(How to complete this task)
Produce as output only the lines below starting at the line with "Interface: changed (5" and continuing through the line with "patch against the", each one exactly as written.

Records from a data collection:

━━━━

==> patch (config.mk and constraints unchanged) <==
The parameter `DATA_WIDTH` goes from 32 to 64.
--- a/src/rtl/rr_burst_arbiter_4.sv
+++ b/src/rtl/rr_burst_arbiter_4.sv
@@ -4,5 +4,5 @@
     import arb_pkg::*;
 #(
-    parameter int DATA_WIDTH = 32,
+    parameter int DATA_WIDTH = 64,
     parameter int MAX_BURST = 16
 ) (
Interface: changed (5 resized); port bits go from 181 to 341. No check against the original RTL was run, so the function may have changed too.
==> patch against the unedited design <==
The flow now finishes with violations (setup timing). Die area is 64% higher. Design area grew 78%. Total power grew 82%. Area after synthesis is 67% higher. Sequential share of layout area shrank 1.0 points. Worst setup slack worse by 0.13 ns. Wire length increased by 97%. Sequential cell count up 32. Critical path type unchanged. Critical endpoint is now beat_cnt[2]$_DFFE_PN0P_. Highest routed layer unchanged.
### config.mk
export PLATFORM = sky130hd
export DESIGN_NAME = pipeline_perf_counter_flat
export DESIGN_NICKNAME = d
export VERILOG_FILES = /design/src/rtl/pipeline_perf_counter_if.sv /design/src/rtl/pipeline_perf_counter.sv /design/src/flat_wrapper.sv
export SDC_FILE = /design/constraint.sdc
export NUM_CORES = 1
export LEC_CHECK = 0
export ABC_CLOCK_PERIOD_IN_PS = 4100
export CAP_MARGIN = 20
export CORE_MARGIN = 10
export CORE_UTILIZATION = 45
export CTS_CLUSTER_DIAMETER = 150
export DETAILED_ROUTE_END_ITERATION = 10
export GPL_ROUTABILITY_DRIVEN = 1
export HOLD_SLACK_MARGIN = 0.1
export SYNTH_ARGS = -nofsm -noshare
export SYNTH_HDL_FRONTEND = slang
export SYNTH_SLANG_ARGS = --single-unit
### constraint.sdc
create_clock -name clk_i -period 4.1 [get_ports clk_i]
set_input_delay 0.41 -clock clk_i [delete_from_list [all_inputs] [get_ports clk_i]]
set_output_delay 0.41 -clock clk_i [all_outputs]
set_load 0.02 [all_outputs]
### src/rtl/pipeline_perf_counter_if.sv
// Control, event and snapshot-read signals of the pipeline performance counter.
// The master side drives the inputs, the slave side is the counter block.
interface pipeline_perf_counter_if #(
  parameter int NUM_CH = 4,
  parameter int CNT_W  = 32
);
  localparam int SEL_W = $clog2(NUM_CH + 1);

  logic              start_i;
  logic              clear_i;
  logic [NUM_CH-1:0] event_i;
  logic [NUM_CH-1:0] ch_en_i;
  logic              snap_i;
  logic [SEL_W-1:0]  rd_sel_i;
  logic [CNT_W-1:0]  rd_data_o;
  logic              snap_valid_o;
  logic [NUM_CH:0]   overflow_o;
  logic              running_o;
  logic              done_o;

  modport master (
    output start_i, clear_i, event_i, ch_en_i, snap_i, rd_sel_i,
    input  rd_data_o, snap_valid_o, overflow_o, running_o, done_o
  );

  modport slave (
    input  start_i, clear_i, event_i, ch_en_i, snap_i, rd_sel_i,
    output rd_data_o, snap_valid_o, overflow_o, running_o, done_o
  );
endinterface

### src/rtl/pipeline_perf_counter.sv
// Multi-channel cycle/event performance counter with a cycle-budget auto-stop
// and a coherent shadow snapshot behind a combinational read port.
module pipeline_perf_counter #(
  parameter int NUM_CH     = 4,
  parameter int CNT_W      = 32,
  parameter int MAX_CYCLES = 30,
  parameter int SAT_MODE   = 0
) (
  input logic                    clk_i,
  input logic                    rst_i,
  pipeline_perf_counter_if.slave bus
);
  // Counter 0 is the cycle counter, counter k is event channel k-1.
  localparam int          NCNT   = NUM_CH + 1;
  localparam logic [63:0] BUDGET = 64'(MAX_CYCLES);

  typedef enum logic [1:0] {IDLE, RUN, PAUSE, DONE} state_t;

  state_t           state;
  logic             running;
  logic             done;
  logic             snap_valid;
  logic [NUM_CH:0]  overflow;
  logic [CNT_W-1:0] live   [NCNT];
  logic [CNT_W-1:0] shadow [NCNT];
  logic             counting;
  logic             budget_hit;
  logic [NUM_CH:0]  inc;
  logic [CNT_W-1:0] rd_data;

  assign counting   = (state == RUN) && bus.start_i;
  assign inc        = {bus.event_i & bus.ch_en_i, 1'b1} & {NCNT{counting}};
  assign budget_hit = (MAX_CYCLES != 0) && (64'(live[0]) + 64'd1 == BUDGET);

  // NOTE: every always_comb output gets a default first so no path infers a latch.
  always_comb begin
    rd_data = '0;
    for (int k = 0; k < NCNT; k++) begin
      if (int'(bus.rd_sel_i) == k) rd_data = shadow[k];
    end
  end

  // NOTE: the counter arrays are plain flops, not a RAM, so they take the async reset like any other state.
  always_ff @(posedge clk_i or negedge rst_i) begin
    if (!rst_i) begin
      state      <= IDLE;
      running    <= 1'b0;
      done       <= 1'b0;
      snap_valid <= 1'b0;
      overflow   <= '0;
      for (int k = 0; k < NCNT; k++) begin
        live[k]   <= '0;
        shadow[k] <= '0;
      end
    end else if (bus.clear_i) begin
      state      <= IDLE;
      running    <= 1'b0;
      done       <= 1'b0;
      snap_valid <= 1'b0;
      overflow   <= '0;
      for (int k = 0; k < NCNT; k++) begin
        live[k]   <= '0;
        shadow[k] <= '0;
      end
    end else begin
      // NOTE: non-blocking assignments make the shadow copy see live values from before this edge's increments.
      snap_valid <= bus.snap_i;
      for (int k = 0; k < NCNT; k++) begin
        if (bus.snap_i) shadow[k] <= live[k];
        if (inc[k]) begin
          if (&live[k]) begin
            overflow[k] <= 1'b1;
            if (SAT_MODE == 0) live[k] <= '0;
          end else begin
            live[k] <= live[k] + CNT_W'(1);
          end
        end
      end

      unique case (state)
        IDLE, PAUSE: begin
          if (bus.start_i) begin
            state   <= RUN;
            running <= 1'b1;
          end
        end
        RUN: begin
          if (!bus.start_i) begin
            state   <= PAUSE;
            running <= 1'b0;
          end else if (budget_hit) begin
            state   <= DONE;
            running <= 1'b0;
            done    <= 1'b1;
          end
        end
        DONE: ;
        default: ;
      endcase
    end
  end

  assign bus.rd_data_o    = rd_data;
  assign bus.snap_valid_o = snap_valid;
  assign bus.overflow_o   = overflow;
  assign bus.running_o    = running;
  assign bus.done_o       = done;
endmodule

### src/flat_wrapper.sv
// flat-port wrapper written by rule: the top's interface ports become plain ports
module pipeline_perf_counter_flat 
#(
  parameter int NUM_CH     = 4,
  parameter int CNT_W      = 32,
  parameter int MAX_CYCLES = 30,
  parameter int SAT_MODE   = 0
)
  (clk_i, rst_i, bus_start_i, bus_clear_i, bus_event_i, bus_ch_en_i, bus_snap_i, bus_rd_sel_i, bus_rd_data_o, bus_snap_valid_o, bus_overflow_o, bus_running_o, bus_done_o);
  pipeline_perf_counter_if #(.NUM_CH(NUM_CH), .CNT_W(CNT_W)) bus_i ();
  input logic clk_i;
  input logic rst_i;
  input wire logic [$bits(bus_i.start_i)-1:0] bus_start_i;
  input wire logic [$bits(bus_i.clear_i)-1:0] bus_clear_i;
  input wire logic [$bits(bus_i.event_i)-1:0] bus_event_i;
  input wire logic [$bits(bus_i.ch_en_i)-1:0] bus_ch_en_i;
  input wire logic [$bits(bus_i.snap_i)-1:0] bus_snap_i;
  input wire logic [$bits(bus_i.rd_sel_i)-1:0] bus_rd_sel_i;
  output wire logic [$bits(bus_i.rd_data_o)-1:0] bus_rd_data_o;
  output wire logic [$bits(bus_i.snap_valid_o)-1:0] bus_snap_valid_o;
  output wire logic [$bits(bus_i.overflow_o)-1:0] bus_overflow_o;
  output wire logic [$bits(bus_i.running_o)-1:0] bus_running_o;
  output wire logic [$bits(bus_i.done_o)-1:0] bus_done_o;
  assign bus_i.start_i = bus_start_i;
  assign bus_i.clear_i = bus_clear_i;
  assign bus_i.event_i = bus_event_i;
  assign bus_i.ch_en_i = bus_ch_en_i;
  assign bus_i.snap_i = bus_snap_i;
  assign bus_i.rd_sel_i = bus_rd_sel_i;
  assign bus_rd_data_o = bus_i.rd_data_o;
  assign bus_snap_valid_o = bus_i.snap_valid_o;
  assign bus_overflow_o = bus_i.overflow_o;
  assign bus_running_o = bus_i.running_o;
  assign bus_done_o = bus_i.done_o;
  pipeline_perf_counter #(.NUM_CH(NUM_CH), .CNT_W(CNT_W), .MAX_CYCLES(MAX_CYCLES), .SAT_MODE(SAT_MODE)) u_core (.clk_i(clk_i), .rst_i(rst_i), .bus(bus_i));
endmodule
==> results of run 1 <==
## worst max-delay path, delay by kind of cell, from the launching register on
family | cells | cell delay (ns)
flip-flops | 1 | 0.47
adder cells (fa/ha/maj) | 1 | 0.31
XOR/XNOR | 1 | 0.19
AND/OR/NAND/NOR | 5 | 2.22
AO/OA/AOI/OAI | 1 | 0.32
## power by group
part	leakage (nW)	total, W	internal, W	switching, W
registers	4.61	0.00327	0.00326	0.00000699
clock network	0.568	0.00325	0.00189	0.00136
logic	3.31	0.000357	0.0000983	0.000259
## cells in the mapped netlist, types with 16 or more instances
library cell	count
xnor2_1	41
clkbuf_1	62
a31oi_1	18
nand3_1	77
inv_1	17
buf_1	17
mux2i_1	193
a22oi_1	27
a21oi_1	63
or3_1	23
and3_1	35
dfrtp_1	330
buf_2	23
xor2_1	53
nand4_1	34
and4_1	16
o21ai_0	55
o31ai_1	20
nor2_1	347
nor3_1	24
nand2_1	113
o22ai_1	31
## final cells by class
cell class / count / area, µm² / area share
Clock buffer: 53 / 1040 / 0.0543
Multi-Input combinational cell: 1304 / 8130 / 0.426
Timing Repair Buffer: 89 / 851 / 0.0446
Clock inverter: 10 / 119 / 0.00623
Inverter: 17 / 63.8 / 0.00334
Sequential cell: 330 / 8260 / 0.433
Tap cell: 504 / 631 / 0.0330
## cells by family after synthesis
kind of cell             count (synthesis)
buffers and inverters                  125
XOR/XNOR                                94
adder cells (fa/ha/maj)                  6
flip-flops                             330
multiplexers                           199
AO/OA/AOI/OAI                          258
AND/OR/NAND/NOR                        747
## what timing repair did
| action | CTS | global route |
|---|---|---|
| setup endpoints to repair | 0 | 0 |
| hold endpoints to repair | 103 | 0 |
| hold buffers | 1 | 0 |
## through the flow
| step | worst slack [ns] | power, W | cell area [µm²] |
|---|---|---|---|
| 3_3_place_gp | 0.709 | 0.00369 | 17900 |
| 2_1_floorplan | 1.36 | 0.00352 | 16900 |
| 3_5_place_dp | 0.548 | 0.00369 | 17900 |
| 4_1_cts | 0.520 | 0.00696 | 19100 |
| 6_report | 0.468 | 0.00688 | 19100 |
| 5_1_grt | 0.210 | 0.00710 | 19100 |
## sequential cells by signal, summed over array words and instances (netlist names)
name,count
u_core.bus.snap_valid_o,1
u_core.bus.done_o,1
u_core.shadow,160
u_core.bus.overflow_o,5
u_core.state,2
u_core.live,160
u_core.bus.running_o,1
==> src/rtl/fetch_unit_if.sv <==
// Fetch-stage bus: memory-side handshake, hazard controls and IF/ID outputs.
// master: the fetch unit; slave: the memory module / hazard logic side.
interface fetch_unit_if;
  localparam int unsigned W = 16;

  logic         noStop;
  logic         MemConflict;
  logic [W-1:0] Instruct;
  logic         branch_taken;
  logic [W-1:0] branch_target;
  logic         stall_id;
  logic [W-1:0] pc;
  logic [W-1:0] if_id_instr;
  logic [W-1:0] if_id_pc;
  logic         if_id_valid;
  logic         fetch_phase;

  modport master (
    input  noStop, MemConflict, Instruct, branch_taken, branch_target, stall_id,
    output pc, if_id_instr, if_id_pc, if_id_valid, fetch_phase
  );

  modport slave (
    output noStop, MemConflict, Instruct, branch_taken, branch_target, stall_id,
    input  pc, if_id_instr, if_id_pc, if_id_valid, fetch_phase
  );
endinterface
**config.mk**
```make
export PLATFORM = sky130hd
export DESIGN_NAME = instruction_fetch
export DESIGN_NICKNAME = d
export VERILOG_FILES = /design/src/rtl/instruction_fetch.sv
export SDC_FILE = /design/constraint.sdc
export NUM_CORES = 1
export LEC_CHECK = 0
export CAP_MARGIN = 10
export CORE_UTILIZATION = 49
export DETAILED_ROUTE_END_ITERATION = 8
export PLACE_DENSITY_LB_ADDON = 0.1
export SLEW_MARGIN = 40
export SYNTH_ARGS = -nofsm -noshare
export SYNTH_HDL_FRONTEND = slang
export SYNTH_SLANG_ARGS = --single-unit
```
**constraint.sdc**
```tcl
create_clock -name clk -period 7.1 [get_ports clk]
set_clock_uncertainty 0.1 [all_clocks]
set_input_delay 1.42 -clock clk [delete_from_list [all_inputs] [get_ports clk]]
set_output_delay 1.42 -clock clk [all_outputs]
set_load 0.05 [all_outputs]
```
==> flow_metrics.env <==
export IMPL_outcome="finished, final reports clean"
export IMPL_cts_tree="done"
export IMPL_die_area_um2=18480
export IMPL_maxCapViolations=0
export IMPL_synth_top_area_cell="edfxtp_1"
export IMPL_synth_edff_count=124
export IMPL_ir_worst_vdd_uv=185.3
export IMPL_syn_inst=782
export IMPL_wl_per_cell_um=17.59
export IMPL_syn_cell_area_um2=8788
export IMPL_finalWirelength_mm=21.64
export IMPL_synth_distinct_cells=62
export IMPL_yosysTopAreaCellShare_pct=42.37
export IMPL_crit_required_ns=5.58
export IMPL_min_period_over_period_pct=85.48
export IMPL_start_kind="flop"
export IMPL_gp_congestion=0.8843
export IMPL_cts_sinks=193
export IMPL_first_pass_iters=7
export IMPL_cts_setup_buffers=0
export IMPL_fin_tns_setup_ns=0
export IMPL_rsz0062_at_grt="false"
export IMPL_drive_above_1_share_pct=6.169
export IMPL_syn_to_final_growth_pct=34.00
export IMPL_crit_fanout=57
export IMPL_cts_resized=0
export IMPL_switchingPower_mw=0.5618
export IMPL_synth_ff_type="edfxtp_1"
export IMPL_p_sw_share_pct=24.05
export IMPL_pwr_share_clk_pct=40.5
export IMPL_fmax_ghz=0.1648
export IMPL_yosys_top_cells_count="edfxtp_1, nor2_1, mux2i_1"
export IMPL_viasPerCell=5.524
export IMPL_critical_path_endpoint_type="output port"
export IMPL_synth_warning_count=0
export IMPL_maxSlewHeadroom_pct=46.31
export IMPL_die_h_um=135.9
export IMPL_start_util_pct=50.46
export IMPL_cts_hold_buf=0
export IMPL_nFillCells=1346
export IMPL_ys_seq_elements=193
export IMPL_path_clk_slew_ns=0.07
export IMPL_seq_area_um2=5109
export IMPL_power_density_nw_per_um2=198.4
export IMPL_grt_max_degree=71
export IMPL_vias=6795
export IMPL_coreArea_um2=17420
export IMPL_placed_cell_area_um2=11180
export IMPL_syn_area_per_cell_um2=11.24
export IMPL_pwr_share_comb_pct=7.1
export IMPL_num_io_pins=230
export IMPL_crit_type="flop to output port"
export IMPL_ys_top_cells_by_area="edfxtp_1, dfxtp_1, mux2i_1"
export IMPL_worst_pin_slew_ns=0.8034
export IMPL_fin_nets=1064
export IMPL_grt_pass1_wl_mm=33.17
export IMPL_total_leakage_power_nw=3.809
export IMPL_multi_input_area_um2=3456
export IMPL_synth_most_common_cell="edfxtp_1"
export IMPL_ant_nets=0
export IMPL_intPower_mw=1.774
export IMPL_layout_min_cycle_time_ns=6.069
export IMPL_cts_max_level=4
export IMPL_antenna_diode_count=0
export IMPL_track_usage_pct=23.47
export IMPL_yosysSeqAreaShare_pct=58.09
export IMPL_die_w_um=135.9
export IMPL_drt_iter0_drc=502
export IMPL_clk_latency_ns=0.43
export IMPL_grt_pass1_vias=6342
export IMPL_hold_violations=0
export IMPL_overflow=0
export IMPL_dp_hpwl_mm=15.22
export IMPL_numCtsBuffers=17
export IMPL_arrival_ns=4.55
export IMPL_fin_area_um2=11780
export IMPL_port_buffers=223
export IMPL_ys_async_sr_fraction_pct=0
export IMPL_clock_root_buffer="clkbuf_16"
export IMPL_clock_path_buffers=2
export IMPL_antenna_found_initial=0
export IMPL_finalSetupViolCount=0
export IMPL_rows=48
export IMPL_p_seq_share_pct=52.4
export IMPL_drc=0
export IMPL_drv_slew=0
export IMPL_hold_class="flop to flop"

━━━━

(Solution)
Interface: changed (5 resized); port bits go from 181 to 341. No check against the original RTL was run, so the function may have changed too.
==> patch against the unedited design <==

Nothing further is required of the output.